**Your instructions**
For the records that follow, work out how many lines include "diff" and give only that count.

Start of Block

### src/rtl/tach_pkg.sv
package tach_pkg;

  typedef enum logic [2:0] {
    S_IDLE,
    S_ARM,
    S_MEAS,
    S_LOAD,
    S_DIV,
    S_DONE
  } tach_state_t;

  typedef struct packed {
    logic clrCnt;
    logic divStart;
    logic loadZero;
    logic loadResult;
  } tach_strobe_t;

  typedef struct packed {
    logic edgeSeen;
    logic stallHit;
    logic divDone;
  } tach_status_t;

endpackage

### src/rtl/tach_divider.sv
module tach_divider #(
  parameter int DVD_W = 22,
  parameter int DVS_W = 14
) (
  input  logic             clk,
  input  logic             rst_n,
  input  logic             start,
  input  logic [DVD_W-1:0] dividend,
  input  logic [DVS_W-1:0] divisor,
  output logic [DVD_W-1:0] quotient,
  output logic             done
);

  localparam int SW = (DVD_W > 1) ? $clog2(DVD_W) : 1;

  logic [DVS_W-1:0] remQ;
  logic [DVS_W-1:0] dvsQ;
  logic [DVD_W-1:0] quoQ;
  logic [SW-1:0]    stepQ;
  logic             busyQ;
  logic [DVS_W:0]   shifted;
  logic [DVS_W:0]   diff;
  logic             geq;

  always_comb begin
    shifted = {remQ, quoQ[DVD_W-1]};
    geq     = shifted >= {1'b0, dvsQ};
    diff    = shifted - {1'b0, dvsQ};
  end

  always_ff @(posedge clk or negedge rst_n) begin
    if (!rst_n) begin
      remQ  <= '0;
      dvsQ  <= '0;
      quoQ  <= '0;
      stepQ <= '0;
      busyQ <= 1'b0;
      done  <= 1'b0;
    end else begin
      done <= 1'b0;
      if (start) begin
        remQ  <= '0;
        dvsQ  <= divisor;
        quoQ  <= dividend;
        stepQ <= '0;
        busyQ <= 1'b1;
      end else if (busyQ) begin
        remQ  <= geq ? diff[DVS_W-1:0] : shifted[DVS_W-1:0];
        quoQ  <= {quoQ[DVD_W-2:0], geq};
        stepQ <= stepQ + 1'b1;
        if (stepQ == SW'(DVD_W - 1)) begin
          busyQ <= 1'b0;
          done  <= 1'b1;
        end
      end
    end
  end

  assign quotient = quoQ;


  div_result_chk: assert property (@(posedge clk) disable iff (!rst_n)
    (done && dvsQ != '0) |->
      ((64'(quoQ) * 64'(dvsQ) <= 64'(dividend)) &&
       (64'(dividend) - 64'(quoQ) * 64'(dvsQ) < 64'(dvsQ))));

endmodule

End of Block

**Reply to the exercise**
3